Jordan Mallon wrote:

<< Well, while on the subject of _Utahraptor_, and taking into
account that it may be a valid genera, have there been any
further developments on its affinities within the
Dromaeosauridae? Last I heard, its placement within the
dromaeosaurinae was still being questioned.>>

<I've been rereading Phil Currie's (1995) description of
Dromaeosaurus and let me tell you the family Dromaeosauridae is
in deep trouble. Almost all the theropods everyone has been
calling "dromaeosaurids" probably aren't; they should be
referred to as "velociraptorids" instead (with Velociraptorinae
raised to family level as Velociraptoridae).

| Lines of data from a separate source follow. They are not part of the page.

$ cat config.mk
export PLATFORM = sky130hd
export DESIGN_NAME = fcc_frame_core_flat
export DESIGN_NICKNAME = d
export VERILOG_FILES = /design/src/design/fcc_pkg.sv /design/src/design/fcc_in_if.sv /design/src/design/fcc_frame_core.sv /design/src/flat_wrapper.sv
export VERILOG_INCLUDE_DIRS = /design/src /design/src/design
export SDC_FILE = /design/constraint.sdc
export NUM_CORES = 1
export LEC_CHECK = 0
export ABC_AREA = 0
export ABC_CLOCK_PERIOD_IN_PS = 11900
export BUFFER_PORTS_ARGS = -buffer_cell sky130_fd_sc_hd__buf_2
export CAP_MARGIN = 20
export CORE_ASPECT_RATIO = 0.9
export CORE_MARGIN = 2
export CORE_UTILIZATION = 45
export DETAILED_ROUTE_END_ITERATION = 8
export PLACE_DENSITY = 0.74
export SYNTH_ARGS = -nofsm -noshare
export SYNTH_HDL_FRONTEND = slang
export SYNTH_SLANG_ARGS = --single-unit
$ cat constraint.sdc
create_clock -name clk -period 11.9 [get_ports clk]
set_input_delay 2.38 -clock clk [delete_from_list [all_inputs] [get_ports clk]]
set_output_delay 2.38 -clock clk [all_outputs]
set_load 0.02 [all_outputs]
$ cat src/design/assert_macros.svh
// ----------------------------------------------------------------------------
// Assertion macros
// Shared concurrent assertion forms for the frame CRC checker.
// ----------------------------------------------------------------------------
`ifndef ASSERT_MACROS_SVH
`define ASSERT_MACROS_SVH

// Checked on every clock edge outside reset.
`define FCC_ASSERT(label, prop, msg) \
    label: assert property (@(posedge clk) disable iff (!rst_n) prop) else $error(msg);

// Checked on every clock edge, reset included.
`define FCC_ASSERT_NR(label, prop, msg) \
    label: assert property (@(posedge clk) prop) else $error(msg);

`endif

$ cat src/design/fcc_pkg.sv
// ----------------------------------------------------------------------------
// Frame CRC checker package
// Types, constants and the byte-wide CRC-16 update shared by the modules.
// ----------------------------------------------------------------------------
package fcc_pkg;

    typedef logic [16:0] idx_t;

    localparam idx_t        HDR_BYTES  = 17'd8;
    localparam idx_t        HDR_LEN_LO = 17'd6;
    localparam idx_t        HDR_LEN_HI = 17'd7;
    localparam logic [15:0] CRC_INIT   = 16'hFFFF;
    localparam logic [15:0] CRC_POLY   = 16'h1021;
    localparam logic [15:0] CRC_TOP    = 16'h8000;
    localparam logic [15:0] LIMIT_RST  = 16'd255;
    localparam logic [7:0]  MAGIC_RST  = 8'd0;

    typedef enum logic [1:0] {
        PH_IDLE,
        PH_HEADER,
        PH_PAYLOAD,
        PH_TRAILER
    } phase_t;

    typedef enum logic [1:0] {
        ST_VALID,
        ST_BAD_MAGIC,
        ST_LEN_OVER,
        ST_CRC_MISMATCH
    } status_t;

    typedef enum logic {
        REG_SYNC_MAGIC,
        REG_PAYLOAD_LIMIT
    } cfg_reg_t;

    typedef struct packed {
        logic [7:0]  sync_magic;
        logic [15:0] payload_limit;
    } cfg_t;

    typedef struct packed {
        status_t     status;
        logic [15:0] declared_length;
        logic [15:0] computed_crc;
        logic [15:0] received_crc;
    } result_t;

    // CRC-16/CCITT-FALSE, one byte, MSB first
    function automatic logic [15:0] crc_byte(input logic [15:0] crc_in,
                                             input logic [7:0]  data);
        logic [15:0] c;
        c = crc_in ^ {data, 8'h00};
        for (int k = 0; k < 8; k++)
        begin
            if ((c & CRC_TOP) != 16'h0000)
                c = (c << 1) ^ CRC_POLY;
            else
                c = c << 1;
        end
        return c;
    endfunction

endpackage

$ cat src/design/fcc_in_if.sv
// ----------------------------------------------------------------------------
// Byte input channel
// Valid/ready channel carrying one received frame byte per item.
// ----------------------------------------------------------------------------
interface fcc_in_if;
    logic       valid;
    logic       ready;
    logic [7:0] rx_byte;
    logic       frame_start;

    modport source (output valid, output rx_byte, output frame_start, input ready);
    modport sink   (input valid, input rx_byte, input frame_start, output ready);
endinterface

$ cat src/design/fcc_frame_core.sv
// ----------------------------------------------------------------------------
// Frame checker core
// Input register, frame parser state and byte-wide CRC update.
// ----------------------------------------------------------------------------
`include "assert_macros.svh"

module fcc_frame_core (
    input  logic             clk,
    input  logic             rst_n,
    fcc_in_if.sink           rx,
    input  fcc_pkg::cfg_t    cfg_q,
    input  logic             out_room,
    output logic             res_valid,
    output fcc_pkg::result_t res_data
);
    import fcc_pkg::*;

    logic        s1_valid_reg;
    logic [7:0]  s1_byte_reg;
    logic        s1_start_reg;
    logic        s1_adv;

    phase_t      phase_reg,  phase_next;
    idx_t        idx_reg,    idx_next;
    logic [15:0] crc_reg,    crc_next;
    logic [15:0] len_reg,    len_next;
    logic [7:0]  tlow_reg,   tlow_next;

    phase_t      ph_e;
    idx_t        idx_e;
    logic [15:0] crc_e;
    logic [15:0] len_e;
    logic [7:0]  tlow_e;
    idx_t        idx_inc;
    idx_t        frame_end;
    idx_t        frame_end_reg;
    logic [15:0] rcrc;
    logic        emit;

    // input register
    assign s1_adv   = s1_valid_reg && (out_room || !emit);
    assign rx.ready = !s1_valid_reg || s1_adv;

    always_ff @(posedge clk or negedge rst_n)
    begin
        if (!rst_n)
            s1_valid_reg <= 1'b0;
        else if (rx.ready)
            s1_valid_reg <= rx.valid;
    end

    always_ff @(posedge clk or negedge rst_n)
    begin
        if (!rst_n)
        begin
            s1_byte_reg  <= 8'h00;
            s1_start_reg <= 1'b0;
        end
        else if (rx.ready && rx.valid)
        begin
            s1_byte_reg  <= rx.rx_byte;
            s1_start_reg <= rx.frame_start;
        end
    end

    // frame start restarts the parser
    always_comb
    begin
        ph_e   = s1_start_reg ? PH_HEADER : phase_reg;
        idx_e  = s1_start_reg ? '0        : idx_reg;
        crc_e  = s1_start_reg ? CRC_INIT  : crc_reg;
        len_e  = s1_start_reg ? 16'h0000  : len_reg;
        tlow_e = s1_start_reg ? 8'h00     : tlow_reg;
    end

    assign idx_inc       = idx_e + 17'd1;
    assign frame_end     = HDR_BYTES + {1'b0, len_e};
    assign frame_end_reg = HDR_BYTES + {1'b0, len_reg};
    assign rcrc          = {s1_byte_reg, tlow_e};

    always_comb
    begin
        phase_next = ph_e;
        idx_next   = idx_e;
        crc_next   = crc_e;
        len_next   = len_e;
        tlow_next  = tlow_e;
        emit       = 1'b0;
        res_data   = '{status: ST_VALID, declared_length: 16'h0000,
                       computed_crc: crc_e, received_crc: 16'h0000};
        unique case (ph_e)
            PH_IDLE:
            begin
            end
            PH_HEADER:
            begin
                crc_next              = crc_byte(crc_e, s1_byte_reg);
                res_data.computed_crc = crc_next;
                if (idx_e == '0 && s1_byte_reg != cfg_q.sync_magic)
                begin
                    emit            = 1'b1;
                    res_data.status = ST_BAD_MAGIC;
                    phase_next      = PH_IDLE;
                end
                else
                begin
                    if (idx_e == HDR_LEN_LO)
                        len_next = {8'h00, s1_byte_reg};
                    else if (idx_e == HDR_LEN_HI)
                        len_next = {s1_byte_reg, len_e[7:0]};
                    idx_next = idx_inc;
                    if (idx_inc == HDR_BYTES)
                    begin
                        if (len_next > cfg_q.payload_limit)
                        begin
                            emit                     = 1'b1;
                            res_data.status          = ST_LEN_OVER;
                            res_data.declared_length = len_next;
                            phase_next               = PH_IDLE;
                        end
                        else if (len_next == 16'h0000)
                            phase_next = PH_TRAILER;
                        else
                            phase_next = PH_PAYLOAD;
                    end
                end
            end
            PH_PAYLOAD:
            begin
                crc_next = crc_byte(crc_e, s1_byte_reg);
                idx_next = idx_inc;
                if (idx_inc == frame_end)
                    phase_next = PH_TRAILER;
            end
            PH_TRAILER:
            begin
                idx_next = idx_inc;
                if (idx_e == frame_end)
                    tlow_next = s1_byte_reg;
                else
                begin
                    emit                     = 1'b1;
                    res_data.status          = (rcrc == crc_e) ? ST_VALID : ST_CRC_MISMATCH;
                    res_data.declared_length = len_e;
                    res_data.received_crc    = rcrc;
                    phase_next               = PH_IDLE;
                end
            end
        endcase
    end

    assign res_valid = s1_adv && emit;

    always_ff @(posedge clk or negedge rst_n)
    begin
        if (!rst_n)
        begin
            phase_reg <= PH_IDLE;
            idx_reg   <= '0;
            crc_reg   <= CRC_INIT;
            len_reg   <= 16'h0000;
            tlow_reg  <= 8'h00;
        end
        else if (s1_adv)
        begin
            phase_reg <= phase_next;
            idx_reg   <= idx_next;
            crc_reg   <= crc_next;
            len_reg   <= len_next;
            tlow_reg  <= tlow_next;
        end
    end

    `FCC_ASSERT(core_idle_silent, (s1_valid_reg && phase_reg == PH_IDLE && !s1_start_reg) |-> !emit, "byte outside a frame produced a result")
    `FCC_ASSERT(core_emit_ends_frame, res_valid |=> (phase_reg == PH_IDLE), "frame not closed after its result")
    `FCC_ASSERT(core_payload_range, (phase_reg == PH_PAYLOAD) |-> (idx_reg >= HDR_BYTES && idx_reg < frame_end_reg), "byte index outside payload")

endmodule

Dromaeosaurus is
represented by a single specimen that is mainly a few skull and
mandible bones with teeth, and these are quite different from
comparable elements of velociraptorid theropods such as
Deinonychus and Velociraptor.>

  Certainly the material of *Dromaeosaurus albertensis* leaves a
lot to be desired ... a skull, hyoid, some various elements of
the postcrania. However, aside from several missing pertinent
elements, the skull is well enough preserved for comparison with
each velociraptorine known, and Currie's research reflects this.
They do form a monophyletic whole, simply because there's
nothing out there that seems closer to *Velociraptor* than to
*Dromaeosaurus* that is also closer to the avian stem to other
groups (e.g, troodontids) based on recent research. Some of this
is personal research. I have to say, Pete Buchholz got me hooked
on dromaeosaurid phylogeny when I was avoiding it just because
I'd have to involve looking at basal _avian_ phylogeny, and that
was scary.... However, even given the so, so similarity with
velociraptorines and other taxa considered closer to birds (and
forcing a polyphyletic interpretation of Dromaeosauridae) there
are still a few considerations to be had for a monophyletic
group that has to be tested, so let me, at the end of this post,
suggest some features for resolution.
 
<Phil noted these differences in segregating Dromaeosaurus in
its own subfamily Dromaeosaurinae, but I think the differences
are even stronger than that. For a few hours I contemplated the
possibility that Dromaeosaurus is based on remains of a very
immature Albertosaurus, but this is almost certainly not the
case.>

  At one point, I, too, considered it to be a young or basal
tyrannosaurid, for certainly this is what prompted Matthew and
Brown to place it in "Deinodontidae" with *Albertosaurus* and
other tyrannosaurids. The teeth are especially similar in this
regard, as is the robusticity of the jaws. Two years ago I made
a survey of animals most likely to be either "head-first" or
"hand-first" killers, and betted on whether *Dromaeosaurus* or
*Chirostenotes*, on the Judithian floodplain, would win out in a
confrontation that, hypothetically, would involve combat. It
happens in similar forms of small birds and reptiles that aren't
trying to eat each other, and some that do (king snakes are
notorious for this).

<Perhaps the closest relative of Dromaeosaurus is Mongolia's
Bagaraatan, but since the only comparable elements are
dentaries, this is a very tentative guess.>

  The jaw of *Bagaraatan* is interesting because the alveoli are
much longer than wide, the jaws are superbly wide, deep, there's
a neomorph antarticular, paired surangular foramina, deep
retroarticular process with elongate ventral portion. Whatever
*Bagaraatan* was, it was doing its own thing (headwise) and the
femur is just plain strange.... But it does appear to be
maniraptoran.... <shrug>

-------

  Arguing for a monophyletic Dromaeosauridae:

  1. fused interdental plates;
  2. lateral frontal process turned at an angle to meet
postorbital;
  3. vertical posterior process of the articular posterior to
the retroarticular process;
  4. squamosal bears a lateral ridge from the postorbital to the
paroccipital process;
  5. quadratojugal "T"-shaped, the posterior process about as
long as the anterior process;
  6. the prefrontal is fused with the lachrymal, forming a
"T"-shaped lachrymal (not analogous to the T-shaped lachrymal of
ornithomimids, whose prefrontal is separate);
  7. form of the denticles of the teeth;
  8. dorsal vertebrae with pedunculate parapophyses;
  (largely from Currie, 1995; Xu, Wang, & Tang, 2000).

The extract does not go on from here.